WHAT THE TASK REQUIRES - All of the records should be given again verbatim.

RECORDS FOR THE EXERCISE -
★ ★ ★ ★ ★

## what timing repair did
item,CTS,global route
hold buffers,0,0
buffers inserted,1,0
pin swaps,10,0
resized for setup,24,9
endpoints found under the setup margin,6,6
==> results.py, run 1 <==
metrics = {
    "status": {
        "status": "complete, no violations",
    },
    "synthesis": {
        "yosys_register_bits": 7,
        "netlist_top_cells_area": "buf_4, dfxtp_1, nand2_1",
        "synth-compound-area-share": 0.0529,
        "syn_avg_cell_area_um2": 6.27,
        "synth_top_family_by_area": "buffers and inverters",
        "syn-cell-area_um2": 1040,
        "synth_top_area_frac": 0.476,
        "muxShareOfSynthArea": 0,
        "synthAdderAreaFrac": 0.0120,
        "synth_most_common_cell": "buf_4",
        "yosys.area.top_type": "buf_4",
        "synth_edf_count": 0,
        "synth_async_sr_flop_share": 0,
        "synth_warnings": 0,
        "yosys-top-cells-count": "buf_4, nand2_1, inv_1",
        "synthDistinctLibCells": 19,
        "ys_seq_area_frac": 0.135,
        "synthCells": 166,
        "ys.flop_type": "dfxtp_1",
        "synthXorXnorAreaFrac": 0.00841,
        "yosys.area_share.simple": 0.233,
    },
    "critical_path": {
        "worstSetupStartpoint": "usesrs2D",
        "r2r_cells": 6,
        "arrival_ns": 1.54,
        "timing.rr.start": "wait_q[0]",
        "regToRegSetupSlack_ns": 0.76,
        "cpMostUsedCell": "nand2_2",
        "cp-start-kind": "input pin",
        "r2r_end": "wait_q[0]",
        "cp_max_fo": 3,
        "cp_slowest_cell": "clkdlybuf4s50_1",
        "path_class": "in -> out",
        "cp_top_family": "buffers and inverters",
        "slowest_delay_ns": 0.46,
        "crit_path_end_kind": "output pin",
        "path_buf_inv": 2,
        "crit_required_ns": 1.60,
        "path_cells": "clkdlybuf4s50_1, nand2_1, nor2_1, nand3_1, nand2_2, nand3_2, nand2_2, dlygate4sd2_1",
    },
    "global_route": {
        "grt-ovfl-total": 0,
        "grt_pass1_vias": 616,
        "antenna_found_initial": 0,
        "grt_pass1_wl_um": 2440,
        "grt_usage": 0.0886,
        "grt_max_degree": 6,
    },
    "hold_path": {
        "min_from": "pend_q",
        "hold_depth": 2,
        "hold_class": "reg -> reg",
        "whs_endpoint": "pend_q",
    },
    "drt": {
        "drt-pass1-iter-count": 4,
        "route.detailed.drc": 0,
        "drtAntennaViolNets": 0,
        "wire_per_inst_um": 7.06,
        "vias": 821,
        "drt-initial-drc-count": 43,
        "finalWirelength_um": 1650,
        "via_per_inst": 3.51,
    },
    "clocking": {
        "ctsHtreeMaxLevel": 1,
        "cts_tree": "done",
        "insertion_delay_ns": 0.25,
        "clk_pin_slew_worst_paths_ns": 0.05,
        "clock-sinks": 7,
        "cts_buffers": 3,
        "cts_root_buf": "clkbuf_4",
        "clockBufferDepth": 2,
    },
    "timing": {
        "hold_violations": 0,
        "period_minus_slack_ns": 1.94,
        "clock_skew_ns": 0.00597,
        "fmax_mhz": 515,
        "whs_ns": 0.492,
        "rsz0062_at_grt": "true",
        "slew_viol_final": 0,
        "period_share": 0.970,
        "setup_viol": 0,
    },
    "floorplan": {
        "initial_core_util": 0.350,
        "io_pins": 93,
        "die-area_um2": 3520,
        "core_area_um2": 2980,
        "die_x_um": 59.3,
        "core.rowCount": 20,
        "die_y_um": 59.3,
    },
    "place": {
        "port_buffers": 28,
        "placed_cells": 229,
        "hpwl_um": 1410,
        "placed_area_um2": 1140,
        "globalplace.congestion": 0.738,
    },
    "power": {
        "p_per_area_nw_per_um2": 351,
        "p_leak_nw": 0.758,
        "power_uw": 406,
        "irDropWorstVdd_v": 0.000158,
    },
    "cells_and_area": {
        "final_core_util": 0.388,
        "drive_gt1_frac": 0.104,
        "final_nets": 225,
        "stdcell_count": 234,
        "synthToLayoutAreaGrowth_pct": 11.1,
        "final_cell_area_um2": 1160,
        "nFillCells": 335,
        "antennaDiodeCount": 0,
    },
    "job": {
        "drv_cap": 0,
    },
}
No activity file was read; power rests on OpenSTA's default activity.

★ ★ ★ ★ ★

TASK RESPONSE -
## what timing repair did
item,CTS,global route
hold buffers,0,0
buffers inserted,1,0
pin swaps,10,0
resized for setup,24,9
endpoints found under the setup margin,6,6
==> results.py, run 1 <==
metrics = {
    "status": {
        "status": "complete, no violations",
    },
    "synthesis": {
        "yosys_register_bits": 7,
        "netlist_top_cells_area": "buf_4, dfxtp_1, nand2_1",
        "synth-compound-area-share": 0.0529,
        "syn_avg_cell_area_um2": 6.27,
        "synth_top_family_by_area": "buffers and inverters",
        "syn-cell-area_um2": 1040,
        "synth_top_area_frac": 0.476,
        "muxShareOfSynthArea": 0,
        "synthAdderAreaFrac": 0.0120,
        "synth_most_common_cell": "buf_4",
        "yosys.area.top_type": "buf_4",
        "synth_edf_count": 0,
        "synth_async_sr_flop_share": 0,
        "synth_warnings": 0,
        "yosys-top-cells-count": "buf_4, nand2_1, inv_1",
        "synthDistinctLibCells": 19,
        "ys_seq_area_frac": 0.135,
        "synthCells": 166,
        "ys.flop_type": "dfxtp_1",
        "synthXorXnorAreaFrac": 0.00841,
        "yosys.area_share.simple": 0.233,
    },
    "critical_path": {
        "worstSetupStartpoint": "usesrs2D",
        "r2r_cells": 6,
        "arrival_ns": 1.54,
        "timing.rr.start": "wait_q[0]",
        "regToRegSetupSlack_ns": 0.76,
        "cpMostUsedCell": "nand2_2",
        "cp-start-kind": "input pin",
        "r2r_end": "wait_q[0]",
        "cp_max_fo": 3,
        "cp_slowest_cell": "clkdlybuf4s50_1",
        "path_class": "in -> out",
        "cp_top_family": "buffers and inverters",
        "slowest_delay_ns": 0.46,
        "crit_path_end_kind": "output pin",
        "path_buf_inv": 2,
        "crit_required_ns": 1.60,
        "path_cells": "clkdlybuf4s50_1, nand2_1, nor2_1, nand3_1, nand2_2, nand3_2, nand2_2, dlygate4sd2_1",
    },
    "global_route": {
        "grt-ovfl-total": 0,
        "grt_pass1_vias": 616,
        "antenna_found_initial": 0,
        "grt_pass1_wl_um": 2440,
        "grt_usage": 0.0886,
        "grt_max_degree": 6,
    },
    "hold_path": {
        "min_from": "pend_q",
        "hold_depth": 2,
        "hold_class": "reg -> reg",
        "whs_endpoint": "pend_q",
    },
    "drt": {
        "drt-pass1-iter-count": 4,
        "route.detailed.drc": 0,
        "drtAntennaViolNets": 0,
        "wire_per_inst_um": 7.06,
        "vias": 821,
        "drt-initial-drc-count": 43,
        "finalWirelength_um": 1650,
        "via_per_inst": 3.51,
    },
    "clocking": {
        "ctsHtreeMaxLevel": 1,
        "cts_tree": "done",
        "insertion_delay_ns": 0.25,
        "clk_pin_slew_worst_paths_ns": 0.05,
        "clock-sinks": 7,
        "cts_buffers": 3,
        "cts_root_buf": "clkbuf_4",
        "clockBufferDepth": 2,
    },
    "timing": {
        "hold_violations": 0,
        "period_minus_slack_ns": 1.94,
        "clock_skew_ns": 0.00597,
        "fmax_mhz": 515,
        "whs_ns": 0.492,
        "rsz0062_at_grt": "true",
        "slew_viol_final": 0,
        "period_share": 0.970,
        "setup_viol": 0,
    },
    "floorplan": {
        "initial_core_util": 0.350,
        "io_pins": 93,
        "die-area_um2": 3520,
        "core_area_um2": 2980,
        "die_x_um": 59.3,
        "core.rowCount": 20,
        "die_y_um": 59.3,
    },
    "place": {
        "port_buffers": 28,
        "placed_cells": 229,
        "hpwl_um": 1410,
        "placed_area_um2": 1140,
        "globalplace.congestion": 0.738,
    },
    "power": {
        "p_per_area_nw_per_um2": 351,
        "p_leak_nw": 0.758,
        "power_uw": 406,
        "irDropWorstVdd_v": 0.000158,
    },
    "cells_and_area": {
        "final_core_util": 0.388,
        "drive_gt1_frac": 0.104,
        "final_nets": 225,
        "stdcell_count": 234,
        "synthToLayoutAreaGrowth_pct": 11.1,
        "final_cell_area_um2": 1160,
        "nFillCells": 335,
        "antennaDiodeCount": 0,
    },
    "job": {
        "drv_cap": 0,
    },
}
No activity file was read; power rests on OpenSTA's default activity.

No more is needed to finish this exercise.